- **EXERCISE GOAL**:
State how many lines in the listing below include the word "repair". Give nothing but the number.

=======

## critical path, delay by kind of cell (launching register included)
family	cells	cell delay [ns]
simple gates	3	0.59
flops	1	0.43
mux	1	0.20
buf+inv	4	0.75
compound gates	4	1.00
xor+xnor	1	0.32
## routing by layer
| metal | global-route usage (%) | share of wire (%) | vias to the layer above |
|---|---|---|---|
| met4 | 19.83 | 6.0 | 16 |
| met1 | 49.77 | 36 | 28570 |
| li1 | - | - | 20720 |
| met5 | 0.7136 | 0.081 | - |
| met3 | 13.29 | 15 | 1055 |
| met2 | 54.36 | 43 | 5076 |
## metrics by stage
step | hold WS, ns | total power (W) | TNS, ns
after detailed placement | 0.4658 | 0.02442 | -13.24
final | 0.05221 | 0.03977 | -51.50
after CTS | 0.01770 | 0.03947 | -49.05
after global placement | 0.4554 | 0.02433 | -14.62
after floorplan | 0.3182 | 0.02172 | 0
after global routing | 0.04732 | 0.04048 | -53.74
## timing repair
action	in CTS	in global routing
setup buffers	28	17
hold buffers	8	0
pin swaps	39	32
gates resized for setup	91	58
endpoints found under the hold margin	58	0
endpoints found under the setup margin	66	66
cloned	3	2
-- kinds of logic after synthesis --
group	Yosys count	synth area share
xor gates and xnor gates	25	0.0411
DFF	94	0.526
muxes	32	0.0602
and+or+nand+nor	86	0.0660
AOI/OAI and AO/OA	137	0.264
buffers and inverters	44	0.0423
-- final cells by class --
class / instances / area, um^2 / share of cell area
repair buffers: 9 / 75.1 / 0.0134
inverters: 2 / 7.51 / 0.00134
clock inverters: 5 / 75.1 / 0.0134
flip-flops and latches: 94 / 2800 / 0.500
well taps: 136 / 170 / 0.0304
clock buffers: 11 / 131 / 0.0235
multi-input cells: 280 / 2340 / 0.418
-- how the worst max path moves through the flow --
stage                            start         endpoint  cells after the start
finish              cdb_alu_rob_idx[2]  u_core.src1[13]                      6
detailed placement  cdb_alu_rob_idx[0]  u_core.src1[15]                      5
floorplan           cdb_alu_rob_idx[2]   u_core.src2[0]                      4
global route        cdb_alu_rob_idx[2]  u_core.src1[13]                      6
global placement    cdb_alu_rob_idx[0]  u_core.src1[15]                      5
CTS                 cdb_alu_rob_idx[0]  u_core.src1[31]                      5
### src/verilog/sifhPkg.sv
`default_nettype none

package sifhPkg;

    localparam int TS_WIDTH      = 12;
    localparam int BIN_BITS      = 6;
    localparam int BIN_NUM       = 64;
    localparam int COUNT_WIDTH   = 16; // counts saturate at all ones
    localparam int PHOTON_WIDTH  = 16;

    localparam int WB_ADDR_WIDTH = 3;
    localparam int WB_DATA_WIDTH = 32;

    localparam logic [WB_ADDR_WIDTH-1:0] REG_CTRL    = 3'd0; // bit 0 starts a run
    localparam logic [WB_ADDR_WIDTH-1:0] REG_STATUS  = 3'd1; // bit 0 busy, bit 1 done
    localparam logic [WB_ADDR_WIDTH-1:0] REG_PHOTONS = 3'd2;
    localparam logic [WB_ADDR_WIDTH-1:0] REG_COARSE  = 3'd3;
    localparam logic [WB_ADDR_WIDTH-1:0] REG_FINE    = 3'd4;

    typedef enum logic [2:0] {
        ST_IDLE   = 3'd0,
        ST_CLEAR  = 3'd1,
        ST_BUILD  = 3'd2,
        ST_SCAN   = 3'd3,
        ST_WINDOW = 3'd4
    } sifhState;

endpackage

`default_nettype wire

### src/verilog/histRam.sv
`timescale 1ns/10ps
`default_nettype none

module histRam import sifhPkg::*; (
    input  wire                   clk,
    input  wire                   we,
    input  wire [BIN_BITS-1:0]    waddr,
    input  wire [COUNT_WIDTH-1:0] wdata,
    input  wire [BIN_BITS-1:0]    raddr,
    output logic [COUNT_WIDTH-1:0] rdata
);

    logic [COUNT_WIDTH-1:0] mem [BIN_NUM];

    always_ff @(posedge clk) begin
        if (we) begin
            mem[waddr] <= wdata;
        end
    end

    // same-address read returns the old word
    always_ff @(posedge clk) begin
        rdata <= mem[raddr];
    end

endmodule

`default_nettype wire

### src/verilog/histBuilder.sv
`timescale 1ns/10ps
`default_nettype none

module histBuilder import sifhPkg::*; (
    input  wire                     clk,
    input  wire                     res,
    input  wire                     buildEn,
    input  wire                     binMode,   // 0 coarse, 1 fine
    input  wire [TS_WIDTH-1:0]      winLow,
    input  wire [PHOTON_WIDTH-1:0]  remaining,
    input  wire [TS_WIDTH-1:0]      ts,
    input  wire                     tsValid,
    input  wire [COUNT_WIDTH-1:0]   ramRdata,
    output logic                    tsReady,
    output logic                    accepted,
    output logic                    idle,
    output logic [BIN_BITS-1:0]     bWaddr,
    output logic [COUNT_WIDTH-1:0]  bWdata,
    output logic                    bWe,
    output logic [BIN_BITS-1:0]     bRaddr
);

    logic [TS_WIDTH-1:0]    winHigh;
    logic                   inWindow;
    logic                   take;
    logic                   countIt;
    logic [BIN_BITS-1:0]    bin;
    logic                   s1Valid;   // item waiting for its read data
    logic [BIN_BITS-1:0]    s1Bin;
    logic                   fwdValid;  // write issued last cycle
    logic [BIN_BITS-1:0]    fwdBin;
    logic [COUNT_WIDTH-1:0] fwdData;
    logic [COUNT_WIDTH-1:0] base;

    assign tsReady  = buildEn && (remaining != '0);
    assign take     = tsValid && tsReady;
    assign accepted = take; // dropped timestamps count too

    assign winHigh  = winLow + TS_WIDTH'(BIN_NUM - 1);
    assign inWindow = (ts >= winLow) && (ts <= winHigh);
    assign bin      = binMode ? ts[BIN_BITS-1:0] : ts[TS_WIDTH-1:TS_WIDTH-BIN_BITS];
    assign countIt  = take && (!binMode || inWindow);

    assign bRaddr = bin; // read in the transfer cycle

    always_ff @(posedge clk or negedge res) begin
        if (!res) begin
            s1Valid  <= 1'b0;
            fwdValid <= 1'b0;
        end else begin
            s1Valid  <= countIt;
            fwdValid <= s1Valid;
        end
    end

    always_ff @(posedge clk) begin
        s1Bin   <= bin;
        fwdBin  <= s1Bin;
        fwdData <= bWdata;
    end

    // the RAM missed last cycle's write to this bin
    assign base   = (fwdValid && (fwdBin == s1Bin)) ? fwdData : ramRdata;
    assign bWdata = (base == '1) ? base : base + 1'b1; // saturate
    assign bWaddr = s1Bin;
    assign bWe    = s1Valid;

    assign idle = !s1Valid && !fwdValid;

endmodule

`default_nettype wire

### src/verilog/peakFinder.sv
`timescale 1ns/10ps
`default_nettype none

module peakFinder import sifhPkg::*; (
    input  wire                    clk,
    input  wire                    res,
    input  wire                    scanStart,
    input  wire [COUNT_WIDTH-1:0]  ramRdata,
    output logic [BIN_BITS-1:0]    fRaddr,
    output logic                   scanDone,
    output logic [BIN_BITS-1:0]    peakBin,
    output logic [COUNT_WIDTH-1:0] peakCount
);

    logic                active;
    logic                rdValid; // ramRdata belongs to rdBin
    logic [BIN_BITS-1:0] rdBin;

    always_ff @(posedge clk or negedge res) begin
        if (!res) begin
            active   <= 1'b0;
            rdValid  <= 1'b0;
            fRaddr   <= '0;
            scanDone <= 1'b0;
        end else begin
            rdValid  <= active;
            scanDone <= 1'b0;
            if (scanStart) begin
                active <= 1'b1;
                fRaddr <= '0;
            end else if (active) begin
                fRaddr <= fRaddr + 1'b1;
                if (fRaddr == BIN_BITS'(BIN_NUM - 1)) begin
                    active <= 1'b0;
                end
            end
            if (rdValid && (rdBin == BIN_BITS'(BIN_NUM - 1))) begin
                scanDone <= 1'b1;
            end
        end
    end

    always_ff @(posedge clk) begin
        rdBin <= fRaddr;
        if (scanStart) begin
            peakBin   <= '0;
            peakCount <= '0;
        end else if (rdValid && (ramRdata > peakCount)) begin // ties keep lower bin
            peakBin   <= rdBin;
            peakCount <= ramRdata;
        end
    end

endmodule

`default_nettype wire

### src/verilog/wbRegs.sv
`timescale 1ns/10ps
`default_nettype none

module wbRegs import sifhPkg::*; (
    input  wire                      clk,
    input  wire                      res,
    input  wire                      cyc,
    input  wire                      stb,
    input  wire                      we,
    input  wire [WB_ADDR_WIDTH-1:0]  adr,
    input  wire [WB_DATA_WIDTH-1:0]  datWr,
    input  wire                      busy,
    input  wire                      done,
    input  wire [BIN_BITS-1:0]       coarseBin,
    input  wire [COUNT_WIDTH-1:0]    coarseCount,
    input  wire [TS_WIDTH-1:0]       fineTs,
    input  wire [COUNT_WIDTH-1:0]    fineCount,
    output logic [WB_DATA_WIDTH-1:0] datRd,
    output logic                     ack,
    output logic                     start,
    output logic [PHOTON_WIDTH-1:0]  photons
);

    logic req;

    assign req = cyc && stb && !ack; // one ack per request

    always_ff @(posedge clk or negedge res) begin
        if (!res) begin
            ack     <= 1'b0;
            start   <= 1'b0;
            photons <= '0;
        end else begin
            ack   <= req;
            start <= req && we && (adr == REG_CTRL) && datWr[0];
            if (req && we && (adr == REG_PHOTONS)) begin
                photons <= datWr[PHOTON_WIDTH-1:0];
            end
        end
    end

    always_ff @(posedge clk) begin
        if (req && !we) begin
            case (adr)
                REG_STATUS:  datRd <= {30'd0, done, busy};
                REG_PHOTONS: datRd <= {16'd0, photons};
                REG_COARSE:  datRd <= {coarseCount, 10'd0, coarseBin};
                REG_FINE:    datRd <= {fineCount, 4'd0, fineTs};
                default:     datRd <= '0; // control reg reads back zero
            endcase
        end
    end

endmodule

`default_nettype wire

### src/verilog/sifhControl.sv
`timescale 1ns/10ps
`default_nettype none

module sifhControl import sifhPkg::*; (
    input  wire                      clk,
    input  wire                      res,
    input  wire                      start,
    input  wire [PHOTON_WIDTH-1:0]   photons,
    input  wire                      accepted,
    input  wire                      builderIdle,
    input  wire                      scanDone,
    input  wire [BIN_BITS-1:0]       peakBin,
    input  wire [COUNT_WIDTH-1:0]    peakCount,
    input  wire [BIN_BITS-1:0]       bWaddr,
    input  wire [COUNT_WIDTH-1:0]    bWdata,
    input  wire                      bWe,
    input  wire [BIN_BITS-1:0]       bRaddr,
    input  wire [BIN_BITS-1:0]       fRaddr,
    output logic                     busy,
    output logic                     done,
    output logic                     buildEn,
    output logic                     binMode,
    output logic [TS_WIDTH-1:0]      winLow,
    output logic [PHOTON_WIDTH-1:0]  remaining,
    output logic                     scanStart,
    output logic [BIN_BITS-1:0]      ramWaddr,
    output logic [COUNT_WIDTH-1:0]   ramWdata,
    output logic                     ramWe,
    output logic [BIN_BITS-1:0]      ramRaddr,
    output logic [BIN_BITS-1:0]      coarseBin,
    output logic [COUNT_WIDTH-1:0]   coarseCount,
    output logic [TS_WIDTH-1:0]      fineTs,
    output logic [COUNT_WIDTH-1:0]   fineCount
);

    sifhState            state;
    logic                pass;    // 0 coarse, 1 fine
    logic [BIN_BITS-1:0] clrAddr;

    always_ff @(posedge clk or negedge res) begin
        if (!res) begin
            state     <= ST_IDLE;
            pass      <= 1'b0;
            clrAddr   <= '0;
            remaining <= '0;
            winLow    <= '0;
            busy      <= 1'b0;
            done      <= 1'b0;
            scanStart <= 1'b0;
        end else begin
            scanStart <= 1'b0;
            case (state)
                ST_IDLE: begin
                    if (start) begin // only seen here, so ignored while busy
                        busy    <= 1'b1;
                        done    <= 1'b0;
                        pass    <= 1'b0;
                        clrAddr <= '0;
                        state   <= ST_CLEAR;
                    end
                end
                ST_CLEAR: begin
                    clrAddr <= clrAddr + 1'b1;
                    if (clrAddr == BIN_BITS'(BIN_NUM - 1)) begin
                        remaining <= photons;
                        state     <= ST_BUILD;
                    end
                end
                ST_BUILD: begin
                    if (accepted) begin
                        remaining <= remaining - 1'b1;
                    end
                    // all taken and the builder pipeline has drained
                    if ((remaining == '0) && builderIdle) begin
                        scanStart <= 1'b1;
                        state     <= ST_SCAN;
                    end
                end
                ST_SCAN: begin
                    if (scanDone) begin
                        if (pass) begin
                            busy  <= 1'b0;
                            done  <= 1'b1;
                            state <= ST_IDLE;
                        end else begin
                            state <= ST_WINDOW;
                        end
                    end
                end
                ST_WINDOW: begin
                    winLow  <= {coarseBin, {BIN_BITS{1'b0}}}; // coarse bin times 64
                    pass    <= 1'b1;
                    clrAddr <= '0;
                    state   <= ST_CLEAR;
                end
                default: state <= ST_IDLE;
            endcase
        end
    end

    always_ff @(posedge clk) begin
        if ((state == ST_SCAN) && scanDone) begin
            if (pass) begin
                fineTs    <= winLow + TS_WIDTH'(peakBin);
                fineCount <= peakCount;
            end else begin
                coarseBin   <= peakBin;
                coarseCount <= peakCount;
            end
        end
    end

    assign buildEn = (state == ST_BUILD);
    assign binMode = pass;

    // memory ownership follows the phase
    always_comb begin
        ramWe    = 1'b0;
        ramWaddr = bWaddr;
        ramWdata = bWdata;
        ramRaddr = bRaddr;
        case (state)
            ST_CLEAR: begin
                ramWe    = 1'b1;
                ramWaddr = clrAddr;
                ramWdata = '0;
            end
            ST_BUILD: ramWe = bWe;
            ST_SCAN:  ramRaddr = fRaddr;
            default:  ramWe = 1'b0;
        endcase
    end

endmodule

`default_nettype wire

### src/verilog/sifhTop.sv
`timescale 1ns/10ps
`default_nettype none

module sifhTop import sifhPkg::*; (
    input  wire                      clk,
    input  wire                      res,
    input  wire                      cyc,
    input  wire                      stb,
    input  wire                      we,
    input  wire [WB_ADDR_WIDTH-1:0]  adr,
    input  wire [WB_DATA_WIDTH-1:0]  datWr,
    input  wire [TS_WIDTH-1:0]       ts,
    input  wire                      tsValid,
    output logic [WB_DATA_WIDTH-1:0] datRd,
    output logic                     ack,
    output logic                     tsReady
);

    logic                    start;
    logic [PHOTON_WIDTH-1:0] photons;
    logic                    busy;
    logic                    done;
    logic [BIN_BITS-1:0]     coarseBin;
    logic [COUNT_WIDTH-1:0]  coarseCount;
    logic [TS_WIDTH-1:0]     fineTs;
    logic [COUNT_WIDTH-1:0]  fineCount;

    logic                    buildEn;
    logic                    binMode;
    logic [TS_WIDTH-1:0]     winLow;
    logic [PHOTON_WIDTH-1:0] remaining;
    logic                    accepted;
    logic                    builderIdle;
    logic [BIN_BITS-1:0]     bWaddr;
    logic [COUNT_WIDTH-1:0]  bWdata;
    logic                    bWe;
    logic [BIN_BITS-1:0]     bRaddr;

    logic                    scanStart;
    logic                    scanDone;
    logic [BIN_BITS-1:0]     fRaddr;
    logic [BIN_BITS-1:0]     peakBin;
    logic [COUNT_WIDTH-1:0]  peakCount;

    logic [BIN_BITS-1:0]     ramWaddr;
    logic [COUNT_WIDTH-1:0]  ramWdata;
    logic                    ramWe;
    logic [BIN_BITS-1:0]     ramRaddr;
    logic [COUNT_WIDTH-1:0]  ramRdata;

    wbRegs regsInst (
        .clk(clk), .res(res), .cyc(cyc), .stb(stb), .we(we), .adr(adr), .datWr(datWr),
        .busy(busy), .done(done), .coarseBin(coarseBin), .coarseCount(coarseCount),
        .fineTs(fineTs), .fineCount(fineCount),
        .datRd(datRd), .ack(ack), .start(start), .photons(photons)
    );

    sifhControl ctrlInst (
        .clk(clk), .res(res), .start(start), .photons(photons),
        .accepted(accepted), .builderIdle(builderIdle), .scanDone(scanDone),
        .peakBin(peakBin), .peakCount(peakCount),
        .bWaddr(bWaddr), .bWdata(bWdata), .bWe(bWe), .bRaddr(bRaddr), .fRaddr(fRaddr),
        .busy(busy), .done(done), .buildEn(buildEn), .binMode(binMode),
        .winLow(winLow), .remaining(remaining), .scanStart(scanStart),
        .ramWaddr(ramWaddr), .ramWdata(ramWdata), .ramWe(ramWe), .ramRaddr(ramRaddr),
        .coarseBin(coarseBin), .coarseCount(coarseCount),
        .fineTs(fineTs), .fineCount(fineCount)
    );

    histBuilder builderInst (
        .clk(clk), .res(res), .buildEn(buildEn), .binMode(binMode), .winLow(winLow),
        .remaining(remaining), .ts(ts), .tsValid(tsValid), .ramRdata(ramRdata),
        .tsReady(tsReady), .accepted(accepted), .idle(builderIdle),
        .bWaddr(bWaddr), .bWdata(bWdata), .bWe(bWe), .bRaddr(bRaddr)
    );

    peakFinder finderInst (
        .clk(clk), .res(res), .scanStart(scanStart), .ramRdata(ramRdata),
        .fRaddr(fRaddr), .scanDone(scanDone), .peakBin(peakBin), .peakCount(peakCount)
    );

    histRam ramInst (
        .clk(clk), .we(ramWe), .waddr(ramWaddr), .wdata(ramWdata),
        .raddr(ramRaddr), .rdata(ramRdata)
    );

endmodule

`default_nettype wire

=======

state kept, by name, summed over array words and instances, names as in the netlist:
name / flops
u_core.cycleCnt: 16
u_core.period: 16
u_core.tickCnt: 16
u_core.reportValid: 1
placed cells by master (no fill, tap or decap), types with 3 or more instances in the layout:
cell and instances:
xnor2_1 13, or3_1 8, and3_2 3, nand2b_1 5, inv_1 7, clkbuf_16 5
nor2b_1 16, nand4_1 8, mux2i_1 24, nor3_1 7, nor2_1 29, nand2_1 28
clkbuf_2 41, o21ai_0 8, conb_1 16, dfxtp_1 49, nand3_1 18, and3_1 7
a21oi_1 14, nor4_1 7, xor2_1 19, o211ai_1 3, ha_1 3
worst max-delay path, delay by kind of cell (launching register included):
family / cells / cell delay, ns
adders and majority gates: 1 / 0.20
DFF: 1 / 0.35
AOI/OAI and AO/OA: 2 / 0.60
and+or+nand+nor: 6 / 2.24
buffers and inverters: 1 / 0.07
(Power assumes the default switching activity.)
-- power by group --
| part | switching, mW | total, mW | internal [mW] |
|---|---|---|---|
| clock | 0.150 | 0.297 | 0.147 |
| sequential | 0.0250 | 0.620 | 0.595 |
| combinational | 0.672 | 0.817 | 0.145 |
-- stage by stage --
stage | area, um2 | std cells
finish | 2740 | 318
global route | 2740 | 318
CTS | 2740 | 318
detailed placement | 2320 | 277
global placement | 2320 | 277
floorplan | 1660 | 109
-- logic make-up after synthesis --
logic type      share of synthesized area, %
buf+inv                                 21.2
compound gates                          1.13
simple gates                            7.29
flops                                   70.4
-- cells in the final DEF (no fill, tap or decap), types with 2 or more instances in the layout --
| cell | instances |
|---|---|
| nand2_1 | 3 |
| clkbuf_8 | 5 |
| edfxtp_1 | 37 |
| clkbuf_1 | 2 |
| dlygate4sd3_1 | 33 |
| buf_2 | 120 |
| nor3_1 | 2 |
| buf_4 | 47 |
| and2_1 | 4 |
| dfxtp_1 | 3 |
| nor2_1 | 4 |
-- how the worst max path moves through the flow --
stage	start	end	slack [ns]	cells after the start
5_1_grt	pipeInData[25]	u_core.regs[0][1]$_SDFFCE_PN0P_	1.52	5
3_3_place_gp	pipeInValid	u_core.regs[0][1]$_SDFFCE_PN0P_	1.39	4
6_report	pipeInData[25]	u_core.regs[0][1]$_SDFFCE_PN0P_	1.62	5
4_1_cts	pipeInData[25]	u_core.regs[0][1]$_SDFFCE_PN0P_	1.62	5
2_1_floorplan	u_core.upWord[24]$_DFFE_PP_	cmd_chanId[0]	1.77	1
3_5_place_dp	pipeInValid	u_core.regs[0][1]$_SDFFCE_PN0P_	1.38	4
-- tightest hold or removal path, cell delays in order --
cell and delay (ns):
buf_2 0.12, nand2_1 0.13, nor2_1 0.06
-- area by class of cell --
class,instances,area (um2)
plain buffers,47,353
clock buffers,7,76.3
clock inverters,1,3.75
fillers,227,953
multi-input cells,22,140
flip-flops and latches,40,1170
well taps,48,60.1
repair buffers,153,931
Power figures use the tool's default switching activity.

=======

- **EXERCISE SOLUTION**:
3